Abstract

Subjects with alcohol use disorder (AUD) display a high prevalence of cardiovascular risk factors (CRFs), and a high incidence of cardiovascular diseases associated with an earlier mortality. Abstinence has long-term cardiovascular and global health benefits. However, few studies have examined the short-term effect of alcohol cessation on cardiac function and key CRFs. The aim of the study was to assess brain natriuretic peptide (BNP) and other CRFs on admission for alcohol cessation and 12 days later, in inpatients with AUD. A retrospective chart review of inpatients hospitalized for alcohol cessation was conducted. Patients who did not relapse at day 12 were included. We compared, at entry and at day 12, BNP and other CRFs: hemodynamic and electromyographic variables, lipid, homocysteine level, and liver enzymes at entry and at day 12. Wilcoxon, Student tests, and repeated-measures ANOVA were conducted.
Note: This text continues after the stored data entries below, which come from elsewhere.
**src/hdl/fpu_pkg.sv**
```systemverilog
`default_nettype none

package fpu_pkg;

  // operand and result width
  localparam int FLEN = 32;

  // single-precision field layout
  localparam int EXP_W = 8;
  localparam int MAN_W = 23;
  localparam int EXP_BIAS = 127;

  // issue port operation codes
  typedef enum logic [2:0] {
    // goes to the multiplier
    op_fmul   = 3'd0,
    // sign injection, rs1 magnitude
    op_fsgnj  = 3'd1,
    op_fsgnjn = 3'd2,
    op_fsgnjx = 3'd3,
    // comparisons return 1 or 0
    op_feq    = 3'd4,
    op_flt    = 3'd5,
    op_fle    = 3'd6
  } fpu_op_e;

endpackage

`default_nettype wire

```
**src/hdl/fmisc.sv**
```systemverilog
`timescale 1ns/1ps
`default_nettype none

module fmisc (
  input  logic                     clk,
  input  logic                     rstn,
  input  logic                     order,
  input  fpu_pkg::fpu_op_e         op,
  input  logic [fpu_pkg::FLEN-1:0] rs1,
  input  logic [fpu_pkg::FLEN-1:0] rs2,
  output logic                     accepted,
  output logic                     done,
  output logic [fpu_pkg::FLEN-1:0] rd
);

  import fpu_pkg::*;

  logic            busy;
  logic            s1;
  logic            s2;
  logic [FLEN-2:0] mag1;
  logic [FLEN-2:0] mag2;
  logic            both_zero;
  logic            eq;
  logic            lt;
  logic [FLEN-1:0] result;

  assign accepted = ~busy & order;

  always_ff @(posedge clk) begin
    if (!rstn) begin
      busy <= 1'b0;
    end else if (busy) begin
      busy <= ~done;
    end else begin
      busy <= order;
    end
  end

  assign s1 = rs1[FLEN-1];
  assign s2 = rs2[FLEN-1];
  assign mag1 = rs1[FLEN-2:0];
  assign mag2 = rs2[FLEN-2:0];

  // +0 and -0 compare equal
  assign both_zero = (mag1 == '0) && (mag2 == '0);
  assign eq = both_zero || (rs1 == rs2);

  // sign-magnitude ordering, negatives reverse the magnitude test
  always_comb begin
    if (both_zero) begin
      lt = 1'b0;
    end else if (s1 != s2) begin
      lt = s1;
    end else if (s1) begin
      lt = mag1 > mag2;
    end else begin
      lt = mag1 < mag2;
    end
  end

  always_comb begin
    case (op)
      op_fsgnj:  result = {s2, mag1};
      op_fsgnjn: result = {~s2, mag1};
      op_fsgnjx: result = {s1 ^ s2, mag1};
      op_feq:    result = FLEN'(eq);
      op_flt:    result = FLEN'(lt);
      op_fle:    result = FLEN'(lt | eq);
      default:   result = '0;
    endcase
  end

  always_ff @(posedge clk) begin
    if (!rstn) begin
      done <= 1'b0;
      rd   <= '0;
    end else begin
      done <= accepted;
      if (accepted) begin
        rd <= result;
      end
    end
  end

endmodule

`default_nettype wire

```
**src/hdl/fmul.sv**
```systemverilog
`timescale 1ns/1ps
`default_nettype none

module fmul (
  input  logic                     clk,
  input  logic                     rstn,
  input  logic                     order,
  input  logic [fpu_pkg::FLEN-1:0] rs1,
  input  logic [fpu_pkg::FLEN-1:0] rs2,
  output logic                     accepted,
  output logic                     done,
  output logic [fpu_pkg::FLEN-1:0] rd
);

  import fpu_pkg::*;

  localparam int SIG_W = MAN_W + 1;
  localparam int PROD_W = 2 * SIG_W;
  localparam int SE_W = $clog2(PROD_W + 1);

  logic busy;
  logic stage_1;
  logic stage_2;

  // set on order when idle and clear on the done cycle
  always_ff @(posedge clk) begin
    if (!rstn) begin
      busy <= 1'b0;
    end else if (busy) begin
      busy <= ~done;
    end else begin
      busy <= order;
    end
  end

  assign accepted = ~busy & order;
  assign done = stage_2;

  logic             s1;
  logic             s2;
  logic [EXP_W-1:0] e1;
  logic [EXP_W-1:0] e2;
  logic [MAN_W-1:0] m1;
  logic [MAN_W-1:0] m2;
  logic [EXP_W-1:0] e1a;
  logic [EXP_W-1:0] e2a;
  logic [SIG_W-1:0] m1a;
  logic [SIG_W-1:0] m2a;
  logic [EXP_W:0]   esum;
  logic [EXP_W:0]   shifts;
  logic             zero_in;

  assign s1 = rs1[FLEN-1];
  assign s2 = rs2[FLEN-1];
  assign e1 = rs1[FLEN-2 -: EXP_W];
  assign e2 = rs2[FLEN-2 -: EXP_W];
  assign m1 = rs1[MAN_W-1:0];
  assign m2 = rs2[MAN_W-1:0];

  // denormals count as exponent one without the hidden bit
  assign e1a = (e1 == '0) ? EXP_W'(1) : e1;
  assign e2a = (e2 == '0) ? EXP_W'(1) : e2;
  assign m1a = {e1 != '0, m1};
  assign m2a = {e2 != '0, m2};

  assign esum = {1'b0, e1a} + {1'b0, e2a};
  // right shift used only when the sum falls below the bias
  assign shifts = (EXP_W + 1)'(EXP_BIAS) - esum;
  assign zero_in = ((e1 == '0) && (m1 == '0)) || ((e2 == '0) && (m2 == '0));

  logic             sy_1;
  logic [EXP_W:0]   esum_1;
  logic [EXP_W:0]   shifts_1;
  logic [SIG_W-1:0] m1a_1;
  logic [SIG_W-1:0] m2a_1;
  logic             zero_1;

  always_ff @(posedge clk) begin
    if (!rstn) begin
      stage_1 <= 1'b0;
    end else begin
      stage_1 <= accepted;
    end
  end

  always_ff @(posedge clk) begin
    if (accepted) begin
      sy_1     <= s1 ^ s2;
      esum_1   <= esum;
      shifts_1 <= shifts;
      m1a_1    <= m1a;
      m2a_1    <= m2a;
      zero_1   <= zero_in;
    end
  end

  logic [PROD_W-1:0] myd;
  logic [SE_W-1:0]   se;

  assign myd = PROD_W'(m1a_1) * PROD_W'(m2a_1);

  // leading zero count of the raw product
  always_comb begin
    se = SE_W'(PROD_W);
    for (int i = 0; i < PROD_W; i++) begin
      if (myd[i]) begin
        se = SE_W'(PROD_W - 1 - i);
      end
    end
  end

  logic              sy_2;
  logic [EXP_W:0]    esum_2;
  logic [EXP_W:0]    shifts_2;
  logic [PROD_W-1:0] myd_2;
  logic [SE_W-1:0]   se_2;
  logic              zero_2;

  always_ff @(posedge clk) begin
    if (!rstn) begin
      stage_2  <= 1'b0;
      sy_2     <= 1'b0;
      esum_2   <= '0;
      shifts_2 <= '0;
      myd_2    <= '0;
      se_2     <= '0;
      zero_2   <= 1'b0;
    end else begin
      stage_2 <= stage_1;
      if (stage_1) begin
        sy_2     <= sy_1;
        esum_2   <= esum_1;
        shifts_2 <= shifts_1;
        myd_2    <= myd;
        se_2     <= se;
        zero_2   <= zero_1;
      end
    end
  end

  logic [EXP_W-1:0]   eyd;
  logic signed [EXP_W:0] eyf;
  logic               norm_ok;
  logic [EXP_W-1:0]   eyr;
  logic [PROD_W-1:0]  myf;
  logic [PROD_W-1:0]  myd_shr;
  logic               udf;
  logic               udf_just;
  logic [EXP_W-1:0]   ey;
  logic [MAN_W-1:0]   my;

  // product has two integer bits so the bias drops by one
  assign eyd = esum_2[EXP_W-1:0] - EXP_W'(EXP_BIAS - 1);
  assign eyf = {1'b0, eyd} - (EXP_W + 1)'(se_2);
  assign norm_ok = eyf > 0;
  assign eyr = norm_ok ? eyf[EXP_W-1:0] : '0;
  assign myf = norm_ok ? (myd_2 << se_2) : (myd_2 << (eyd[4:0] - 5'd1));
  assign myd_shr = myd_2 >> shifts_2;

  assign udf = esum_2 < (EXP_W + 1)'(EXP_BIAS + 1);
  assign udf_just = esum_2 == (EXP_W + 1)'(EXP_BIAS);

  // exactly at the bias a carry into bit 47 still gives exponent one
  assign ey = (udf_just && myd_2[PROD_W-1]) ? EXP_W'(1) :
              udf ? '0 : eyr;
  assign my = udf ? myd_shr[PROD_W-2 -: MAN_W] : myf[PROD_W-2 -: MAN_W];

  assign rd = zero_2 ? {sy_2, (FLEN - 1)'(0)} : {sy_2, ey, my};

endmodule

`default_nettype wire

```
**src/hdl/fpu_dispatch.sv**
```systemverilog
`timescale 1ns/1ps
`default_nettype none

module fpu_dispatch #(
  parameter int MUL_LATENCY = 2
) (
  input  logic                     clk,
  input  logic                     rstn,
  input  logic                     order,
  input  fpu_pkg::fpu_op_e         op,
  output logic                     accepted,
  output logic                     mul_order,
  input  logic                     mul_accepted,
  input  logic                     mul_done,
  input  logic [fpu_pkg::FLEN-1:0] mul_rd,
  output logic                     misc_order,
  input  logic                     misc_accepted,
  input  logic                     misc_done,
  input  logic [fpu_pkg::FLEN-1:0] misc_rd,
  output logic                     done,
  output logic [fpu_pkg::FLEN-1:0] rd
);

  import fpu_pkg::*;

  // fmisc finishes one cycle after accept
  localparam int HIST_W = MUL_LATENCY - 1;

  logic              to_mul;
  logic              to_misc;
  logic [HIST_W-1:0] mul_hist;
  logic              misc_block;

  assign to_mul = (op == op_fmul);
  assign to_misc = op inside {op_fsgnj, op_fsgnjn, op_fsgnjx, op_feq, op_flt, op_fle};

  // recent fmul accepts, oldest at the top
  always_ff @(posedge clk) begin
    if (!rstn) begin
      mul_hist <= '0;
    end else begin
      mul_hist[0] <= mul_accepted;
      for (int i = 1; i < HIST_W; i++) begin
        mul_hist[i] <= mul_hist[i-1];
      end
    end
  end

  // an fmisc accept now would land on that fmul's done cycle
  assign misc_block = mul_hist[HIST_W-1];

  assign mul_order = order & to_mul;
  assign misc_order = order & to_misc & ~misc_block;

  // only one unit ever sees an order
  assign accepted = mul_accepted | misc_accepted;

  assign done = mul_done | misc_done;
  assign rd = mul_done ? mul_rd : misc_rd;

endmodule

`default_nettype wire

```
**src/hdl/fpu_top.sv**
```systemverilog
`timescale 1ns/1ps
`default_nettype none

module fpu_top #(
  parameter int MUL_LATENCY = 2
) (
  input  logic                     clk,
  input  logic                     rstn,
  input  logic                     order,
  input  fpu_pkg::fpu_op_e         op,
  input  logic [fpu_pkg::FLEN-1:0] rs1,
  input  logic [fpu_pkg::FLEN-1:0] rs2,
  output logic                     accepted,
  output logic                     done,
  output logic [fpu_pkg::FLEN-1:0] rd
);

  import fpu_pkg::*;

  logic            mul_order;
  logic            mul_accepted;
  logic            mul_done;
  logic [FLEN-1:0] mul_rd;
  logic            misc_order;
  logic            misc_accepted;
  logic            misc_done;
  logic [FLEN-1:0] misc_rd;

  fpu_dispatch #(
    .MUL_LATENCY(MUL_LATENCY)
  ) u_dispatch (
    .clk          (clk),
    .rstn         (rstn),
    .order        (order),
    .op           (op),
    .accepted     (accepted),
    .mul_order    (mul_order),
    .mul_accepted (mul_accepted),
    .mul_done     (mul_done),
    .mul_rd       (mul_rd),
    .misc_order   (misc_order),
    .misc_accepted(misc_accepted),
    .misc_done    (misc_done),
    .misc_rd      (misc_rd),
    .done         (done),
    .rd           (rd)
  );

  fmul u_fmul (
    .clk     (clk),
    .rstn    (rstn),
    .order   (mul_order),
    .rs1     (rs1),
    .rs2     (rs2),
    .accepted(mul_accepted),
    .done    (mul_done),
    .rd      (mul_rd)
  );

  fmisc u_fmisc (
    .clk     (clk),
    .rstn    (rstn),
    .order   (misc_order),
    .op      (op),
    .rs1     (rs1),
    .rs2     (rs2),
    .accepted(misc_accepted),
    .done    (misc_done),
    .rd      (misc_rd)
  );

endmodule

`default_nettype wire

```
**config.mk**
```make
export PLATFORM = sky130hd
export DESIGN_NAME = fpu_top
export DESIGN_NICKNAME = d
export VERILOG_FILES = /design/src/hdl/fpu_pkg.sv /design/src/hdl/fmisc.sv /design/src/hdl/fmul.sv /design/src/hdl/fpu_dispatch.sv /design/src/hdl/fpu_top.sv
export SDC_FILE = /design/constraint.sdc
export NUM_CORES = 2
export LEC_CHECK = 0
export BUFFER_PORTS_ARGS = -buffer_cell sky130_fd_sc_hd__buf_2
export CAP_MARGIN = 20
export CORE_MARGIN = 2
export CORE_UTILIZATION = 59
export DETAILED_ROUTE_END_ITERATION = 8
export PLACE_DENSITY = 0.76
export SYNTH_ARGS = -nofsm -noshare
export SYNTH_HDL_FRONTEND = slang
export SYNTH_SLANG_ARGS = --single-unit
```
**constraint.sdc**
```tcl
create_clock -name clk -period 16.6 [get_ports clk]
set_clock_uncertainty 0.05 [all_clocks]
set_input_delay 3.32 -clock clk [delete_from_list [all_inputs] [get_ports clk]]
set_output_delay 3.32 -clock clk [all_outputs]
set_load 0.05 [all_outputs]
```
==> results.txt <==
critical-path cell list -> clkinv_1 > buf_4 > ha_1 > nand2b_1 > o2bb2ai_1 > o21ai_1 > or4b_1 > o2111ai_2 > buf_4 > nor2_4 > a21oi_4 > mux2_2 > o21ai_0 > a221o_1 > o221ai_1 > a221oi_1 > o2bb2ai_1 > buf_2
drt wl/cell -> 21.2 um
yosys warns -> 0
hold path startpoint -> u_fmul.se_2[4]
hold path cells -> 2
Worst setup EP type -> output pin
Max-cap violations -> 0
RR Startpoint -> u_fmul.m1a_1[5]
CP Max Fanout -> 31
first-pass GRT wire length -> 149000 um
post-synth top area cell -> fa_1
I/O pin total -> 104
fmax -> 94.6 MHz
vias per inst -> 6.16
WP data arrival -> 7200 ps
Worst Reg-to-Reg Cells -> 27
Final setup viols -> 0
Area growth, synth to finish -> 5.05%
Fill cells -> 4522
total core area -> 0.0537 mm^2
dominant cells by area after synthesis -> fa_1 30%, ha_1 8.7%, nand2_1 7.1%, inv_1 7.0%, dfxtp_1 6.9%
nets -> 4452
routed vias -> 27.0k
H-tree lvl count -> 4
Post-Syn Area -> 0.0320 mm^2
cell count after synthesis -> 3708
root buf cell -> clkbuf_16
synth unique cells -> 109
multi-input logic area -> 0.0246 mm^2
CTS Sinks -> 177
Die Y -> 237 um
total CTS buffers -> 17
Lkg Pwr -> 15.5 nW
All-Layer GR Usage -> 33.8%
Setup TNS -> 0 ps
Longest Clk Path Bufs -> 2
hold buffer count at CTS -> 0
hpwl dp -> 73500 um
gpl congestion -> 1.06
design area -> 0.0336 mm^2
Overflow after GRT -> 0
Tightest Pin Transition -> 1090 ps
die span in x -> 237 um
Yosys reg bits -> 177
worst reg2reg setup slack -> 7500 ps
First-pass DRT Iterations -> 6
ant diodes -> 0
First DRT Iteration DRCs -> 2616
clock-pin slew on the worst setup and hold paths -> 80 ps
period utilization -> 63.7%
PD cells -> 135 mW/mm^2
port bufs -> 103
Worst setup SP type -> flop
storage element area -> 0.00422 mm^2
Die ar. -> 0.0561 mm^2
crit path kind -> reg2out
Worst path slowest cell -> dfxtp_1
post-synthesis net count -> 4485
commonest cells in the netlist -> 605 x nand2_1, 600 x inv_1, 484 x fa_1
Worst-Skew Late Latency -> 450 ps
CTS tree -> done
antenna viol nets, final -> 0
main combinational cell family by area after synthesis -> adder cells
HP Class -> reg2reg
post-synthesis area per instance -> 8.63 um^2
asr flop ratio synth -> 0%
layout cell share with drive strength beyond 1 -> 8.35%
Starting Density -> 59.6%
Critical Path RT -> 13230 ps
final WL -> 93000 um
Inst Count DP -> 4352
mux share of post-synthesis cell area -> 5.39%
placed cell areas -> 0.0330 mm^2
dominant synthesized flop cell -> dfxtp_1
worst vdd ir -> 0.000218 V
Hold Vio Cnt, Final -> 0
row count -> 85
pin count of the biggest net entering global routing -> 70
Max stage delay on crit path -> 900 ps
final worst path period need -> 10570 ps
share of the synthesized area in the top cell type -> 30.3%
Final Core Density -> 62.6%
initial antenna violation count -> 0
max-slew violation count -> 0
DRC -> 0
unrepaired setup endpoints after global routing -> no
compound-gate portion of the synthesized area -> 13.8%
Post-Synth Simple-Gate Area -> 16.9%
EDFF count, synth -> 67
WHS Endpoint -> u_fmul.se_2[4]
normalized max-slew margin -> 27.0%
fin cells -> 4384
XOR/XNOR Fraction of Synth Area -> 1.77%
Post-CTS Repair Setup Buffers -> 0
vias in the first global route -> 27.1k
Adder-Cell Fraction of Synth Area -> 39.0%
status -> complete, no violations
RR Endpoint -> u_fmul.se_2[2]
Seq/Total Area, Yosys -> 13.2%
cell with the most instances after synthesis -> nand2_1
PostCTS Resize Cnt -> 0
## through the flow
| step | total power, mW | hold WS [ps] | setup slack (ps) |
|---|---|---|---|
| final | 4.52 | 420 | 6030 |
| after CTS | 4.49 | 416 | 6190 |
| after detailed placement | 4.02 | 405 | 6710 |
| after global routing | 4.94 | 441 | 5600 |
| after floorplan | 3.18 | 377 | 1840 |
| after global placement | 4.00 | 392 | 6700 |
## critical path: cells and delay by family (launching register included)
family                     cells  cell delay [ps]
AOI/OAI and AO/OA              9             2430
DFF                            1              900
and+or+nand+nor                3              820
adders and majority gates      1              370
muxes                          1              450
buffers and inverters          4             1750
## cells in the final DEF, fill, tap and decap left out, drive strengths merged, types with 11 or more instances in the layout
cell type,n
inv,611
nand2,607
fa,484
ha,223
and2,209
buf,170
nor2,168
a21oi,145
mux2i,114
dfxtp,110
o21ai,80
a211oi,71
edfxtp,67
a22o,41
xnor2,40
nand3,36
nor3,35
a311oi,31
a31oi,30
nor4,29
a22oi,28
a21o,26
xor2,23
nand2b,22
mux2,22
o211ai,21
clkbuf,18
mux4,15
o2bb2ai,14
o21bai,13
o22ai,13
and3,12
nand4,11
nor2b,11
a221oi,11
## routing by layer
layer	vias up	part of all wire, %	wire (um)	track usage (%)
li1	12000	-	-	-
met1	13500	40	37000	44.9
met2	1260	47	44100	55.8
met3	237	7.8	7240	4.51
met4	0	4.9	4590	14.8
met5	-	0	0	0
## registers in the layout, indices dropped and copies added (netlist names)
| register | cells |
|---|---|
| u_fmisc.done | 1 |
| u_fmul.myd_2 | 48 |
| u_fmul.shifts_2 | 9 |
| u_fmul.m2a_1 | 24 |
| u_fmul.m1a_1 | 24 |
| u_fmul.done | 1 |
| u_fmul.zero_2 | 1 |
| u_fmul.sy_2 | 1 |
| u_fmul.sy_1 | 1 |
| u_fmisc.busy | 1 |
| u_fmisc.rd | 32 |
| u_fmul.stage_1 | 1 |
| u_fmul.zero_1 | 1 |
| u_fmul.busy | 1 |
| u_fmul.esum_1 | 8 |
| u_fmul.se_2 | 6 |
| u_fmul.esum_2 | 8 |
| u_fmul.shifts_1 | 9 |
## worst max path at each step
stage,from,end,slack (ps),depth (start not counted)
2_1_floorplan,op[0],accepted,1840,4
3_3_place_gp,u_fmul.se_2[2],rd[19],6700,18
3_5_place_dp,u_fmul.se_2[2],rd[19],6710,18
4_1_cts,u_fmul.se_2[2],rd[19],6190,18
5_1_grt,u_fmul.se_2[2],rd[19],5600,18
6_report,u_fmul.se_2[2],rd[19],6030,18
## area by class of cell
class	count	area share, %
clock inverters	14	0.506
inverters	604	6.74
well taps	696	2.59
repair buffers	170	3.03
clock buffers	18	1.34
multi-input cells	2705	73.3
flip-flops and latches	177	12.5
## where the power goes
group	switching (mW)	total [mW]	leakage [nW]	internal [mW]
registers	0.0376	0.509	1.50	0.471
clock network	0.222	0.436	0.305	0.215
logic	2.21	3.58	13.7	1.37
total	2.47	4.52	15.5	2.06
## cells by family after synthesis
group | after synthesis
DFF | 177
buffers and inverters | 826
muxes | 151
xor gates and xnor gates | 63
adders and majority gates | 707
AOI/OAI and AO/OA | 614
and+or+nand+nor | 1170
Note: power is estimated with default switching activity, not from simulation.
Fifty-five patients were included (38 males, mean age 50.5 years, alcohol per day 60g-750g, 44 current tobacco smokers). BNP was significantly increased (11.8pg/mL [±16.2] to 35.5pg/mL [±47.6], p<0.001). Repeated-measure ANOVA showed a significant between-subject effect (p=0.024), but no significant interaction between BNP variation and having a BNP at entry >10pg/mL (p=0.092). In contrast, a significant improvement on 8 of 13 other CRFs and liver enzymes measures was observed (p≤0.05). A rapid improvement of several CRFs was confirmed. However, the increase of BNP at day 12 supports its investigation as a possible relevant biomarker of cardiac function in alcohol withdrawal.